Scientific classification
- Kingdom: Animalia
- Phylum: Arthropoda
- Clade: Pancrustacea
- Class: Insecta
- Order: Coleoptera
- Suborder: Polyphaga
- Infraorder: Cucujiformia
- Family: Chrysomelidae
- Genus: Baliosus
- Species: B. fraternus
- Binomial name: Baliosus fraternus (Baly, 1885)
- Synonyms: Chalepus fraternus Baly, 1885 ; Chalepus pascoei Baly, 1885 ;

= Baliosus fraternus =

- Genus: Baliosus
- Species: fraternus
- Authority: (Baly, 1885)

Species of beetle

Baliosus fraternus is a species of beetle of the family Chrysomelidae. It is found in Costa Rica, Guatemala, Mexico and Nicaragua.

==Description==
The vertex is smooth and impunctate, the interocular space moderately produced and angulate. The antennae are robust, obsoletely thickened towards the apex and rather longer than the head and thorax. The thorax is broader than long, the sides converging from base to apex, subangulate-rutundate. The disc is transversely convex, transversely excavated behind the middle, coarsely and closely punctured.
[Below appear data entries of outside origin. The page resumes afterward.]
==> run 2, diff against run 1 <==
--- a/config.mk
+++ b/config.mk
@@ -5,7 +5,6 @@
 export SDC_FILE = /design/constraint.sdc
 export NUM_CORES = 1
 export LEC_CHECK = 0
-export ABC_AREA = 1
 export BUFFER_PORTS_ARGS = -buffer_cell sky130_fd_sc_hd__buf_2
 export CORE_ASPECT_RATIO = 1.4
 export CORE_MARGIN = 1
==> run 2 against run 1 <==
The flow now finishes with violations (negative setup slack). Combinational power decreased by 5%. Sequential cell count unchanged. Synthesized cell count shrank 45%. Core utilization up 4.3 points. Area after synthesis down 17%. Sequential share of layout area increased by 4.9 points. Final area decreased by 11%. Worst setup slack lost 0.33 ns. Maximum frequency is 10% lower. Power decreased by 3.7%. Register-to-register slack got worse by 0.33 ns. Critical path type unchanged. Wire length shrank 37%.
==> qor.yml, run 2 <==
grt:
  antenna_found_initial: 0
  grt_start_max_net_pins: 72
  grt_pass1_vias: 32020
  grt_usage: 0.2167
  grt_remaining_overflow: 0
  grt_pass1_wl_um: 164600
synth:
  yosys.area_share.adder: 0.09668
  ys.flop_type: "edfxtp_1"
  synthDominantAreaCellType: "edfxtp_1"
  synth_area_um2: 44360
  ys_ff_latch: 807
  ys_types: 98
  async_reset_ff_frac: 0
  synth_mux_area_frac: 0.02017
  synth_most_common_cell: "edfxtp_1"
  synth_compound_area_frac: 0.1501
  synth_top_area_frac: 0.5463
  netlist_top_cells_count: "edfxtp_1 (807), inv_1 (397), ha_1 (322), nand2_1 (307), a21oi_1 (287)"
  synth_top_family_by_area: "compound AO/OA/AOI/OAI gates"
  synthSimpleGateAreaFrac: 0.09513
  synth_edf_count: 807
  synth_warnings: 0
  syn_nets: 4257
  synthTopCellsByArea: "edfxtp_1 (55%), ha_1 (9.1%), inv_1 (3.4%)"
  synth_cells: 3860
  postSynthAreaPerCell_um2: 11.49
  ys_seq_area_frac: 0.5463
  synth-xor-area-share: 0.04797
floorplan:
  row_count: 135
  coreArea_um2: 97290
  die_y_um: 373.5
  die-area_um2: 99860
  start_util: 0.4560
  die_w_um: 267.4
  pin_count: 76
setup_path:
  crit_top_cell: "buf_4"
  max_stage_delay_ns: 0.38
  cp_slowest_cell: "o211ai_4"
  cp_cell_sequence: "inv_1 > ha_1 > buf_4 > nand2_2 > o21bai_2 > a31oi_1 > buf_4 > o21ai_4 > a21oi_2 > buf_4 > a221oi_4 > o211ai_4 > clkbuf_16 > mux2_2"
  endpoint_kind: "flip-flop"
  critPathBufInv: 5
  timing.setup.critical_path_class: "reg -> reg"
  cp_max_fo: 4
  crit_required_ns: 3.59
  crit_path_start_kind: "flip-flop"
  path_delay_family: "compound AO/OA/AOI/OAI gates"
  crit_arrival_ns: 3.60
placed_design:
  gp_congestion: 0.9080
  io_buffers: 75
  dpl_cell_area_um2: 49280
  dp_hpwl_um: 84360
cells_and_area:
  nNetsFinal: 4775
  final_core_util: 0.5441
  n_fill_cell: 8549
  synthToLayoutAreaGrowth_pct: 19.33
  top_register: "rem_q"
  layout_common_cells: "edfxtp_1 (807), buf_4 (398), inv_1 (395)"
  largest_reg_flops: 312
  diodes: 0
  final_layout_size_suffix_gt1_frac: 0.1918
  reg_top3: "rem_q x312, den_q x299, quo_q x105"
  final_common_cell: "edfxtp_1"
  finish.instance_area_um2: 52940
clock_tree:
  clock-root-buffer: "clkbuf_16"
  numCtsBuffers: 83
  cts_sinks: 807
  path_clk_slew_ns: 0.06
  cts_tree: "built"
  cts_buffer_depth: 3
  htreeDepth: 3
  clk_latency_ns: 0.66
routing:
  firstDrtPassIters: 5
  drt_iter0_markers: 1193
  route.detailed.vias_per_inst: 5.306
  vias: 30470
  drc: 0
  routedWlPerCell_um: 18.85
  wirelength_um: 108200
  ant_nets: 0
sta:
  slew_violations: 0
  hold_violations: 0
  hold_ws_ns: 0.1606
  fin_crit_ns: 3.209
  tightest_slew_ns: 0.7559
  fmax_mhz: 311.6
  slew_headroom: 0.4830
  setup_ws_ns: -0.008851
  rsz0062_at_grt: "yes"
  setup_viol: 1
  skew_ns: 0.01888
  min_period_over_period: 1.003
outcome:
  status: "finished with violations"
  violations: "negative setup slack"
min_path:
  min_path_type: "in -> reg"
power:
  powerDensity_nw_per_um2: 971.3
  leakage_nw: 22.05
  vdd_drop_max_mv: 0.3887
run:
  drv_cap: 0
**config.mk**
```make
export PLATFORM = sky130hd
export DESIGN_NAME = lob_cmp
export DESIGN_NICKNAME = d
export VERILOG_FILES = /design/src/rtl/lob_cmp.sv
export SDC_FILE = /design/constraint.sdc
export NUM_CORES = 1
export LEC_CHECK = 0
export BUFFER_PORTS_ARGS = -buffer_cell sky130_fd_sc_hd__buf_2
export CAP_MARGIN = 30
export CORE_MARGIN = 2
export CORE_UTILIZATION = 42
export DETAILED_ROUTE_END_ITERATION = 7
export GPL_TIMING_DRIVEN = 0
export MAX_ROUTING_LAYER = met4
export PLACE_DENSITY_LB_ADDON = 0.3
export SYNTH_ARGS = -nofsm -noshare
export SYNTH_HDL_FRONTEND = slang
export SYNTH_SLANG_ARGS = --single-unit
```
**constraint.sdc**
```tcl
create_clock -name vclk -period 2
set_input_delay 0.1 -clock vclk [all_inputs]
set_output_delay 0.1 -clock vclk [all_outputs]
set_load 0.02 [all_outputs]
```
[src/rtl/z80ild_pkg.sv]
// z80ild_pkg: shared types, constants and opcode table functions
`timescale 1ns / 1ps
package z80ild_pkg;

   localparam int QUEUE_DEPTH = 2;

   localparam logic [7:0] PFX_CB = 8'hCB;
   localparam logic [7:0] PFX_ED = 8'hED;
   localparam logic [7:0] PFX_DD = 8'hDD;
   localparam logic [7:0] PFX_FD = 8'hFD;

   typedef enum logic [2:0] {
      KIND_NONE    = 3'd0,
      KIND_IMM8    = 3'd1,
      KIND_IMM16   = 3'd2,
      KIND_REL     = 3'd3,
      KIND_DISP    = 3'd4,
      KIND_DISPIMM = 3'd5
   } kind_type;

   typedef enum logic [2:0] {
      SEL_BASE = 3'd0,
      SEL_CB   = 3'd1,
      SEL_ED   = 3'd2,
      SEL_DD   = 3'd3,
      SEL_FD   = 3'd4,
      SEL_DDCB = 3'd5,
      SEL_FDCB = 3'd6
   } sel_type;

   typedef struct packed {
      logic       ok;
      logic [4:0] t;
      logic [4:0] t2;
      kind_type   kind;
   } entry_type;

   // classified request handed from front to back
   typedef struct packed {
      logic [15:0] addr;
      logic [7:0]  b1;
      logic [7:0]  b2;
      logic [7:0]  b3;
      logic        pre2;
      logic        undef;
      logic [4:0]  t;
      logic [4:0]  t2;
      sel_type     sel;
      logic [7:0]  idx;
      kind_type    kind;
   } front_type;

   // unprefixed t-states, 0x00-0x3f then 0xc0-0xff, 0 for prefix slots
   localparam logic [4:0] EDGE_T [128] = '{
      5'd4,5'd10,5'd7,5'd6,5'd4,5'd4,5'd7,5'd4, 5'd4,5'd11,5'd7,5'd6,5'd4,5'd4,5'd7,5'd4,
      5'd13,5'd10,5'd7,5'd6,5'd4,5'd4,5'd7,5'd4, 5'd12,5'd11,5'd7,5'd6,5'd4,5'd4,5'd7,5'd4,
      5'd12,5'd10,5'd16,5'd6,5'd4,5'd4,5'd7,5'd4, 5'd12,5'd11,5'd16,5'd6,5'd4,5'd4,5'd7,5'd4,
      5'd12,5'd10,5'd13,5'd6,5'd11,5'd11,5'd10,5'd4,
      5'd12,5'd11,5'd13,5'd6,5'd4,5'd4,5'd7,5'd4,
      5'd11,5'd10,5'd10,5'd10,5'd17,5'd11,5'd7,5'd11,
      5'd11,5'd10,5'd10,5'd0,5'd17,5'd17,5'd7,5'd11,
      5'd11,5'd10,5'd10,5'd11,5'd17,5'd11,5'd7,5'd11,
      5'd11,5'd4,5'd10,5'd11,5'd17,5'd0,5'd7,5'd11,
      5'd11,5'd10,5'd10,5'd19,5'd17,5'd11,5'd7,5'd11,
      5'd11,5'd4,5'd10,5'd4,5'd17,5'd0,5'd7,5'd11,
      5'd11,5'd10,5'd10,5'd4,5'd17,5'd11,5'd7,5'd11,
      5'd11,5'd6,5'd10,5'd4,5'd17,5'd0,5'd7,5'd11
   };

   function automatic entry_type base_entry(input logic [7:0] op);
      entry_type  e;
      logic [2:0] col;
      logic       mem;
      col    = op[2:0];
      e.ok   = 1'b1;
      e.t2   = 5'd0;
      e.kind = KIND_NONE;
      e.t    = 5'd4;
      if (op >= 8'h40 && op < 8'hC0) begin
         mem = (col == 3'd6) || (op[7:3] == 5'b01110);
         e.t = (mem && op != 8'h76) ? 5'd7 : 5'd4;
      end else if (op < 8'h40) begin
         e.t = EDGE_T[op[6:0]];
         if (op[3:0] == 4'h1 || op == 8'h22 || op == 8'h2A || op == 8'h32 || op == 8'h3A)
            e.kind = KIND_IMM16;
         else if (col == 3'd6)
            e.kind = KIND_IMM8;
         else if (op == 8'h10 || (op >= 8'h18 && col == 3'd0))
            e.kind = KIND_REL;
         if (op == 8'h10)
            e.t2 = 5'd8;
         else if (op >= 8'h20 && col == 3'd0)
            e.t2 = 5'd7;
      end else begin
         e.t = EDGE_T[{1'b1, op[5:0]}];
         e.ok = (e.t != 5'd0);
         if (col == 3'd2 || col == 3'd4 || op == 8'hC3 || op == 8'hCD)
            e.kind = KIND_IMM16;
         else if (col == 3'd6 || op == 8'hD3 || op == 8'hDB)
            e.kind = KIND_IMM8;
         if (col == 3'd0)
            e.t2 = 5'd5;
         else if (col == 3'd4)
            e.t2 = 5'd10;
      end
      return e;
   endfunction

   function automatic entry_type ed_entry(input logic [7:0] op);
      entry_type e;
      e.ok   = 1'b0;
      e.t    = 5'd4;
      e.t2   = 5'd0;
      e.kind = KIND_NONE;
      if (op >= 8'h40 && op < 8'h80) begin
         e.ok = 1'b1;
         case (op[2:0])
            3'd0, 3'd1: e.t = 5'd12;
            3'd2: e.t = 5'd15;
            3'd3: begin
               e.t    = 5'd20;
               e.kind = KIND_IMM16;
            end
            3'd4, 3'd6: e.t = 5'd8;
            3'd5: e.t = 5'd14;
            default: begin
               if (op < 8'h60) e.t = 5'd9;
               else if (op < 8'h70) e.t = 5'd18;
               else e.ok = 1'b0;
            end
         endcase
      end else if ((op & 8'hE4) == 8'hA0) begin
         e.ok = 1'b1;
         if (op >= 8'hB0) begin
            e.t  = 5'd21;
            e.t2 = 5'd16;
         end else begin
            e.t = 5'd16;
         end
      end
      return e;
   endfunction

   function automatic entry_type ix_entry(input logic [7:0] op);
      entry_type  e;
      logic [4:0] row;
      row    = op[7:3];
      e.ok   = 1'b1;
      e.t    = 5'd4;
      e.t2   = 5'd0;
      e.kind = KIND_NONE;
      if (op >= 8'h40 && op < 8'hC0) begin
         if (op == 8'h76) begin
            e.ok = 1'b0;
         end else if (op < 8'h80 && row inside {5'd12, 5'd13, 5'd14}) begin
            if (row == 5'd14 || op[2:0] == 3'd6) begin
               e.t    = 5'd19;
               e.kind = KIND_DISP;
            end else begin
               e.t = 5'd8;
            end
         end else if (op[2:0] == 3'd4 || op[2:0] == 3'd5) begin
            e.t = 5'd8;
         end else if (op[2:0] == 3'd6) begin
            e.t    = 5'd19;
            e.kind = KIND_DISP;
         end else begin
            e.ok = 1'b0;
         end
      end else begin
         case (op)
            8'h09, 8'h19, 8'h29, 8'h39: e.t = 5'd15;
            8'h21: begin
               e.t    = 5'd14;
               e.kind = KIND_IMM16;
            end
            8'h22, 8'h2A: begin
               e.t    = 5'd20;
               e.kind = KIND_IMM16;
            end
            8'h23, 8'h2B: e.t = 5'd10;
            8'h24, 8'h25, 8'h2C, 8'h2D: e.t = 5'd8;
            8'h26, 8'h2E: begin
               e.t    = 5'd11;
               e.kind = KIND_IMM8;
            end
            8'h34, 8'h35: begin
               e.t    = 5'd23;
               e.kind = KIND_DISP;
            end
            8'h36: begin
               e.t    = 5'd19;
               e.kind = KIND_DISPIMM;
            end
            8'hE1: e.t = 5'd14;
            8'hE3: e.t = 5'd23;
            8'hE5: e.t = 5'd15;
            8'hE9: e.t = 5'd8;
            8'hF9: e.t = 5'd10;
            default: e.ok = 1'b0;
         endcase
      end
      return e;
   endfunction

endpackage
The elytra are broader than the thorax, the sides very slightly dilated, the apices regularly rounded and the outer margin distinctly serrulate. Each elytron at the extreme base and on the hinder disc with ten, on the anterior disc with nine, rows of large, deeply impressed punctures, the second and fourth interspaces rather strongly and equally costate, the eighth interspace less strongly elevated, the sixth interspace thickened at its apex, the suture also thickened.